◆ Work item: From the entries below, tally the lines with "inverters" in them and reply with that figure only.

◆ Study material:

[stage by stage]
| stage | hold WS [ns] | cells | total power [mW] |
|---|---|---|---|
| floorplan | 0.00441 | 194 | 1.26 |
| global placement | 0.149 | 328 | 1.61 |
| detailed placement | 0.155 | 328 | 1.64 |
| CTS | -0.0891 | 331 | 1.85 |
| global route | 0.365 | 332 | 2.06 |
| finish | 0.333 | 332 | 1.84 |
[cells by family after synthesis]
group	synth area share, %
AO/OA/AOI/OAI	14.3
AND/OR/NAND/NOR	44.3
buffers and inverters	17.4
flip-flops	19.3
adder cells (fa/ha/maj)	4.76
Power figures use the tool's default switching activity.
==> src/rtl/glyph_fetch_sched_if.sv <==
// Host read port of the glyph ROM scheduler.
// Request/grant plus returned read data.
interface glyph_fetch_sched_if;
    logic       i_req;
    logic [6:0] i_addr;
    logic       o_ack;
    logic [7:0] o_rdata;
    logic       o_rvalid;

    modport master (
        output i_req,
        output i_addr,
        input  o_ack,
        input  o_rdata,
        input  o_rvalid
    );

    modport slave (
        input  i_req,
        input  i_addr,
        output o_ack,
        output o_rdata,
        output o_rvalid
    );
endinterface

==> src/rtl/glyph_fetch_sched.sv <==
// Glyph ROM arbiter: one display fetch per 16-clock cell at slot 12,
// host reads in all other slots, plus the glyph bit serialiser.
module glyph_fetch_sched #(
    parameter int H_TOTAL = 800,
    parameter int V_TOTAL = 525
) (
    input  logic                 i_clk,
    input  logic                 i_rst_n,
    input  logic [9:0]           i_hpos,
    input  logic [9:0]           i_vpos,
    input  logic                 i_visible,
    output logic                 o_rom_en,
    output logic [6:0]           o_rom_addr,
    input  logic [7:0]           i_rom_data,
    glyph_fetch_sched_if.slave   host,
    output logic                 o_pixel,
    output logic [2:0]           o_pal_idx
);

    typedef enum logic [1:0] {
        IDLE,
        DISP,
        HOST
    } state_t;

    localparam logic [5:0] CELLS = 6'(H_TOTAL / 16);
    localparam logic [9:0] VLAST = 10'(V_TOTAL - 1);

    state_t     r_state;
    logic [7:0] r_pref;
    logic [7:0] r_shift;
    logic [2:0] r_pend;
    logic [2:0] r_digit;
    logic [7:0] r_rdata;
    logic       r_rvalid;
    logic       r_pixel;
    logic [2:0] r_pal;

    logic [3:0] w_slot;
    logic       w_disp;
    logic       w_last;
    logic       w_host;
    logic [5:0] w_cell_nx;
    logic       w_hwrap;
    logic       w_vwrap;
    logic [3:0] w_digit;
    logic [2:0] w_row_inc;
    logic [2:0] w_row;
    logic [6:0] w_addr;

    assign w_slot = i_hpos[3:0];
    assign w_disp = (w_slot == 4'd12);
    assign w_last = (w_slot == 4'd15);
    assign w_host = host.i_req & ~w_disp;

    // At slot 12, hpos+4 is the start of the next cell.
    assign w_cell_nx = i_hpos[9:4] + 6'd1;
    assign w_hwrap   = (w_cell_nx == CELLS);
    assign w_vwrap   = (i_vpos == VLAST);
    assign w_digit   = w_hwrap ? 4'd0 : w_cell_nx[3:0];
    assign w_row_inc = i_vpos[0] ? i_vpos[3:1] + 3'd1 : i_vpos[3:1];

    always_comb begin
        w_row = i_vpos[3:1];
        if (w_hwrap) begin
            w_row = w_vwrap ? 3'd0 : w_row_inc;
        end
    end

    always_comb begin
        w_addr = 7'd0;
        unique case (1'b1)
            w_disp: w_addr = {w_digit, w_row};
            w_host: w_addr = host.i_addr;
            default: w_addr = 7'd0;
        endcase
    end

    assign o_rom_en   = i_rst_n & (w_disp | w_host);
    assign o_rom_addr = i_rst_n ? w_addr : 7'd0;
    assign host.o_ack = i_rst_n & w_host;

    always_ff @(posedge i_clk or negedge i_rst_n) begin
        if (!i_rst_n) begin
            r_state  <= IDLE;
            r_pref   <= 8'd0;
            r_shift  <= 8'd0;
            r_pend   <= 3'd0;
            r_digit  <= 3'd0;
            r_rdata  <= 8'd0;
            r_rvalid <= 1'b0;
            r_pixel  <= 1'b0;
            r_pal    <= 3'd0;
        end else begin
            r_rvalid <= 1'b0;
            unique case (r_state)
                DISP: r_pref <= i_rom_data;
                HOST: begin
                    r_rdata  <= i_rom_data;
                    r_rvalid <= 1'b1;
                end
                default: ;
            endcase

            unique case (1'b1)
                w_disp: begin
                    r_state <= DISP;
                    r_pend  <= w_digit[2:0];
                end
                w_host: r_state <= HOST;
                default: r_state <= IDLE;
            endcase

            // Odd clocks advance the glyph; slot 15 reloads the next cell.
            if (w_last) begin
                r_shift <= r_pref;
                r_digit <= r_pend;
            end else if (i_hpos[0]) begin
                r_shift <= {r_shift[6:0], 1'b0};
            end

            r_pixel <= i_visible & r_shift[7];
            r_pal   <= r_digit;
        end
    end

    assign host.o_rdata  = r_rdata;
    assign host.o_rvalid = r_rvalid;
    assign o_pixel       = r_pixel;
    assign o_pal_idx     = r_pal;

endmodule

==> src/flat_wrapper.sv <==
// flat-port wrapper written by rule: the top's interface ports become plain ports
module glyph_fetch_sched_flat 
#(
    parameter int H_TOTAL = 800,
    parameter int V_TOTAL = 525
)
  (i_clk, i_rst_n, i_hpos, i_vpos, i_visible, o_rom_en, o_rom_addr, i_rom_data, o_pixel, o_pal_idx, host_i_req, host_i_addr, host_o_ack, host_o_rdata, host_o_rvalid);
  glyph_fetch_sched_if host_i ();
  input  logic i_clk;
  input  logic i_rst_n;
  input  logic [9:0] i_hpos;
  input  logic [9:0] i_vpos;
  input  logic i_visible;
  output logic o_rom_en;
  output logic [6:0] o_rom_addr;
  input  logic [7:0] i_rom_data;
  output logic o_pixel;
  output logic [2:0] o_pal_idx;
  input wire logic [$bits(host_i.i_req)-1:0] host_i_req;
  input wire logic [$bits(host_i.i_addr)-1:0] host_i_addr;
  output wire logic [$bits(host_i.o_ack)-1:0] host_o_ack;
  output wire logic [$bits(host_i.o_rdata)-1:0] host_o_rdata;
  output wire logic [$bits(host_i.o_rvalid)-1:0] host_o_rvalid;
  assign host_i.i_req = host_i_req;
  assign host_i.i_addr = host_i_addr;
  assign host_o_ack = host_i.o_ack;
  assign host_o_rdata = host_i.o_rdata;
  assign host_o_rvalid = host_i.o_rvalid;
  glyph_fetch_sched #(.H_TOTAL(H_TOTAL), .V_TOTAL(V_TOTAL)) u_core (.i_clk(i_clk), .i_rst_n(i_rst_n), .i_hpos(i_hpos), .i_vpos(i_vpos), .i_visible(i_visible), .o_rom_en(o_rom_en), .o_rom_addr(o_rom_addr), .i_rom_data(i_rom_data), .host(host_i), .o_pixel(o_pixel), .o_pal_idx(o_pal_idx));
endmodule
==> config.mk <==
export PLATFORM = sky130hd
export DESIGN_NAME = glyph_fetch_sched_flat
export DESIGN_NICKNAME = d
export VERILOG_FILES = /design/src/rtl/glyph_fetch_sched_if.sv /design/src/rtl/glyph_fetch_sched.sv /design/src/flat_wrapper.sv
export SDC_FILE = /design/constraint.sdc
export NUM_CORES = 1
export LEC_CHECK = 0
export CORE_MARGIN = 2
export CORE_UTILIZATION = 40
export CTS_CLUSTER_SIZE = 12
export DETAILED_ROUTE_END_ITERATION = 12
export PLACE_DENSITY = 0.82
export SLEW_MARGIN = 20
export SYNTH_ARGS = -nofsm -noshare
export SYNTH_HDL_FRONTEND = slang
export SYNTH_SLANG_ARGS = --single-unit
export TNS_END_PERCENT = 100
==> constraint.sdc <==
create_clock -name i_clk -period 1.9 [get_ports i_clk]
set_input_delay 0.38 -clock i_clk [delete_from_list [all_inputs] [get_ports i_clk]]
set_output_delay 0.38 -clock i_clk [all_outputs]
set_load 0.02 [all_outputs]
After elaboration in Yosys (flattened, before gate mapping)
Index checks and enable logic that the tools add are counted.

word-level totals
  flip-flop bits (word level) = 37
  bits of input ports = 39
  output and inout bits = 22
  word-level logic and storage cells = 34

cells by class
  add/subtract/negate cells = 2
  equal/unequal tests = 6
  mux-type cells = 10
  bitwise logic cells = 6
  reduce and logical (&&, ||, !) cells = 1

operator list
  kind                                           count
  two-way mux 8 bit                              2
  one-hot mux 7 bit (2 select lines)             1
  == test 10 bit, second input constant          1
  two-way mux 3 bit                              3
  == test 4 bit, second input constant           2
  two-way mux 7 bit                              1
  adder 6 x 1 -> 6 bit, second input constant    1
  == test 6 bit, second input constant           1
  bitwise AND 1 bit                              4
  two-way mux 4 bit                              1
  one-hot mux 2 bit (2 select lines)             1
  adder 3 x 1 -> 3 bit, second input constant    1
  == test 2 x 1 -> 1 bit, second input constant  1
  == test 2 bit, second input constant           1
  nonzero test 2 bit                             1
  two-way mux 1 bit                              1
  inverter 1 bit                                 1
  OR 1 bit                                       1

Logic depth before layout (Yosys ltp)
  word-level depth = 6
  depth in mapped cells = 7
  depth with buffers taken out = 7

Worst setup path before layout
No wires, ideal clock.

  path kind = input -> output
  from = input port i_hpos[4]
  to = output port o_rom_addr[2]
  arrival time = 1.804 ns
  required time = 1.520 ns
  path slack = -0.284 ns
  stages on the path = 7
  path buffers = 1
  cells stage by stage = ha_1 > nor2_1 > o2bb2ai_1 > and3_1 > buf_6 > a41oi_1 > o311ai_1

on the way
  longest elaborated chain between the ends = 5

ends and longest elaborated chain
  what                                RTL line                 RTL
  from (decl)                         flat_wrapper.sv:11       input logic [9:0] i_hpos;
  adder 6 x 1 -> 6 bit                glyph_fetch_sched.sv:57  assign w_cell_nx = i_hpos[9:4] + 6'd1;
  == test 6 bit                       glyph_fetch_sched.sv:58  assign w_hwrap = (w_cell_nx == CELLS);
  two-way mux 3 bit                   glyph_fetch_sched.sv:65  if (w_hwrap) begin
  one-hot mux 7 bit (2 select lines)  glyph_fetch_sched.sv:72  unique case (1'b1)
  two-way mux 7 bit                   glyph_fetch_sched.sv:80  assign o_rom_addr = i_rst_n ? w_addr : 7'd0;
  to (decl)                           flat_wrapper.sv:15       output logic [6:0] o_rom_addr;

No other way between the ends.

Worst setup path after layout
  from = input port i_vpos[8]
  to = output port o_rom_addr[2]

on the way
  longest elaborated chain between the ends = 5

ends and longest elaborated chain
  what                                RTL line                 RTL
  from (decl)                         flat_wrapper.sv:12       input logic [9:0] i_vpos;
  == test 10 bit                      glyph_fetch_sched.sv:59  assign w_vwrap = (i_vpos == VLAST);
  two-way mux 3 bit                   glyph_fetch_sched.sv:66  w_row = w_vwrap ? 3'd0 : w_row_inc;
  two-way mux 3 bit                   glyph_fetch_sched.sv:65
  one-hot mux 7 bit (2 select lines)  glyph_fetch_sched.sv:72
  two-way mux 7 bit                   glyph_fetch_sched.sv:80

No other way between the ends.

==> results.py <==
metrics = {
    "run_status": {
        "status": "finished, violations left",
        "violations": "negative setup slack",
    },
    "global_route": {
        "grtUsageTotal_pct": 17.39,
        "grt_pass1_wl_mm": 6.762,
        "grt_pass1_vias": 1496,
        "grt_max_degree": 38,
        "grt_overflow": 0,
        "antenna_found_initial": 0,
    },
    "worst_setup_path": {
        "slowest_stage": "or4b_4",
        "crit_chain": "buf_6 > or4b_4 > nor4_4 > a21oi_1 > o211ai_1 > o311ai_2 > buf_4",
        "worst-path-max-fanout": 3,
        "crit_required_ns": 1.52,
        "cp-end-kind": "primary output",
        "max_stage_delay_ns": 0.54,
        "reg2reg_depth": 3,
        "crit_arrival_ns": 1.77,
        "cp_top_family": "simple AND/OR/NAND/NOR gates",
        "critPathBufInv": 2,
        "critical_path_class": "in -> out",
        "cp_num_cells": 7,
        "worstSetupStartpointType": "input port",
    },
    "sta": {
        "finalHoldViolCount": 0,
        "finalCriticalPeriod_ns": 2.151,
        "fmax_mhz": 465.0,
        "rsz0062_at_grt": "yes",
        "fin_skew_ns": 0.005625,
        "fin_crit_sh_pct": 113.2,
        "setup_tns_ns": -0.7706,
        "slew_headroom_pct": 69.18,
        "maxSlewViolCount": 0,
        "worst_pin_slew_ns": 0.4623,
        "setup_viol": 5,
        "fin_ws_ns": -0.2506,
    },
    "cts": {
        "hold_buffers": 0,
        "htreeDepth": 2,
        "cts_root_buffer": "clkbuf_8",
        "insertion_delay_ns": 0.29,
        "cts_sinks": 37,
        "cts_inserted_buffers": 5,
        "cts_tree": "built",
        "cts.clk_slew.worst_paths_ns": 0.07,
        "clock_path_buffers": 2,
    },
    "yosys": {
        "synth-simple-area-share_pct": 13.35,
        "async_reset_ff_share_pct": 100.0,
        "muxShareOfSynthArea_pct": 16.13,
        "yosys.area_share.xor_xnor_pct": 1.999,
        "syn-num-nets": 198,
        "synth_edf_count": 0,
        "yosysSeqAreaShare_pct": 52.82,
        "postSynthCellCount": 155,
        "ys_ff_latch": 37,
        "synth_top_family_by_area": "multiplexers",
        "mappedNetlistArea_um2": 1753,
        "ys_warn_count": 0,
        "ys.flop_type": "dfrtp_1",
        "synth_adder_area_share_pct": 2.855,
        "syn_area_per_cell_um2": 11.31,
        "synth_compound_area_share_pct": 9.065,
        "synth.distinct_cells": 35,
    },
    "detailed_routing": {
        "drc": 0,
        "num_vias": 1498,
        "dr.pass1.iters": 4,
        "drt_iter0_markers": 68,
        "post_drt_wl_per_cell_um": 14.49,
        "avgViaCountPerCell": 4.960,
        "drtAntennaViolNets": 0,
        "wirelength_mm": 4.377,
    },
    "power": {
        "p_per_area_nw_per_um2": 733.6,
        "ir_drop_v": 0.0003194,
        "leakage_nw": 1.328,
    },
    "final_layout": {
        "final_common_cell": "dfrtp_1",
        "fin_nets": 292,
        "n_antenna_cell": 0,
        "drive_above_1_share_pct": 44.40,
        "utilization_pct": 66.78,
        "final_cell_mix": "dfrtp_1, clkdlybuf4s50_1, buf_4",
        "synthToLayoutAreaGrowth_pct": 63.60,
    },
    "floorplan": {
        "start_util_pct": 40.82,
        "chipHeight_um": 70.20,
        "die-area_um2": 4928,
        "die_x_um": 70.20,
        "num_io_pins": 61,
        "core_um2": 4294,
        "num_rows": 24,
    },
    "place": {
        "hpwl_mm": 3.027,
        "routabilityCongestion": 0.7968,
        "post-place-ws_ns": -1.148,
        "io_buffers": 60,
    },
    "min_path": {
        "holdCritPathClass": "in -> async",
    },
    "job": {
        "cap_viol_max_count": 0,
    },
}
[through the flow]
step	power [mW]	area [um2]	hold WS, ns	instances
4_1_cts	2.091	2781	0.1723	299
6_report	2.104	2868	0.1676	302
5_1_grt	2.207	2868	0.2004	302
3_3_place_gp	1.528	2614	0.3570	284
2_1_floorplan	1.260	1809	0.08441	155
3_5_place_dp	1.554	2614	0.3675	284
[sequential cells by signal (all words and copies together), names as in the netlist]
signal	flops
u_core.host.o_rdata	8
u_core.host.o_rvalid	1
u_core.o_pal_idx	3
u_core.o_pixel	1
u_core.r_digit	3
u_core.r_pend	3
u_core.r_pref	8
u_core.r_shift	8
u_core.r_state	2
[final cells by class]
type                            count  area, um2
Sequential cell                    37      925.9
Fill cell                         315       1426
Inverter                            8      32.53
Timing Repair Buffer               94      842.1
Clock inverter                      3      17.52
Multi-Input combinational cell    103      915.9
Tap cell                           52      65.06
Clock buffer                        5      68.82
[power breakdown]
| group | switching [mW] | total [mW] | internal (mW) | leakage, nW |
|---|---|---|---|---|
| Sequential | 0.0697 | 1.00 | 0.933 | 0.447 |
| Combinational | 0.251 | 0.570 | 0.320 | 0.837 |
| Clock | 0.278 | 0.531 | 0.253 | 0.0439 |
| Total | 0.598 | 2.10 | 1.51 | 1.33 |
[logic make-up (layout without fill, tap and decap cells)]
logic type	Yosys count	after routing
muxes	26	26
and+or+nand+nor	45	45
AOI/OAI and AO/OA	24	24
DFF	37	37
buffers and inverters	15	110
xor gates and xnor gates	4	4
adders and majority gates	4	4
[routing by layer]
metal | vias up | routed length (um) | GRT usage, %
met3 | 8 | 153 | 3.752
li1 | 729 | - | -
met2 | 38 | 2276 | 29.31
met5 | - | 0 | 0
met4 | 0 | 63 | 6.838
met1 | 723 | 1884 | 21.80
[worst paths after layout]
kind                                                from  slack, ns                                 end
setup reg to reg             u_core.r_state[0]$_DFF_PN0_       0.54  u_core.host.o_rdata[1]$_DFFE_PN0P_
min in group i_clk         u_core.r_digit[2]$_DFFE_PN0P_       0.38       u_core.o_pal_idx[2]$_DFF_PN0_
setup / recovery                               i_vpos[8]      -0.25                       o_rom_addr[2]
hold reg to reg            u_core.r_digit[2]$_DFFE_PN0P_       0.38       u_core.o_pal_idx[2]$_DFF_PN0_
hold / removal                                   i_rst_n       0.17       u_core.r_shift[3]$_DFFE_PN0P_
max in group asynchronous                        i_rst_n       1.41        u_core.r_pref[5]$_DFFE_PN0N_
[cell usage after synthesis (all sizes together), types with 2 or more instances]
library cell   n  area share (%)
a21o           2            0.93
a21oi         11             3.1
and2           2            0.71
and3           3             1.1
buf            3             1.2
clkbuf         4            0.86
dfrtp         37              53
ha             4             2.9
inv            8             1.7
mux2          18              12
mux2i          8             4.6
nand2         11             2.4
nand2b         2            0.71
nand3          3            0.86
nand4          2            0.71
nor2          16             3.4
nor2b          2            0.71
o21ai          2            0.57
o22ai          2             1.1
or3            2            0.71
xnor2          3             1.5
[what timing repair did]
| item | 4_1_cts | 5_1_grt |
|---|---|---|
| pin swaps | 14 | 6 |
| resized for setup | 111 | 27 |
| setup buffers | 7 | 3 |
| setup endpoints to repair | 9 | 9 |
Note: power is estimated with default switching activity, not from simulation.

◆ Completed exercise: 2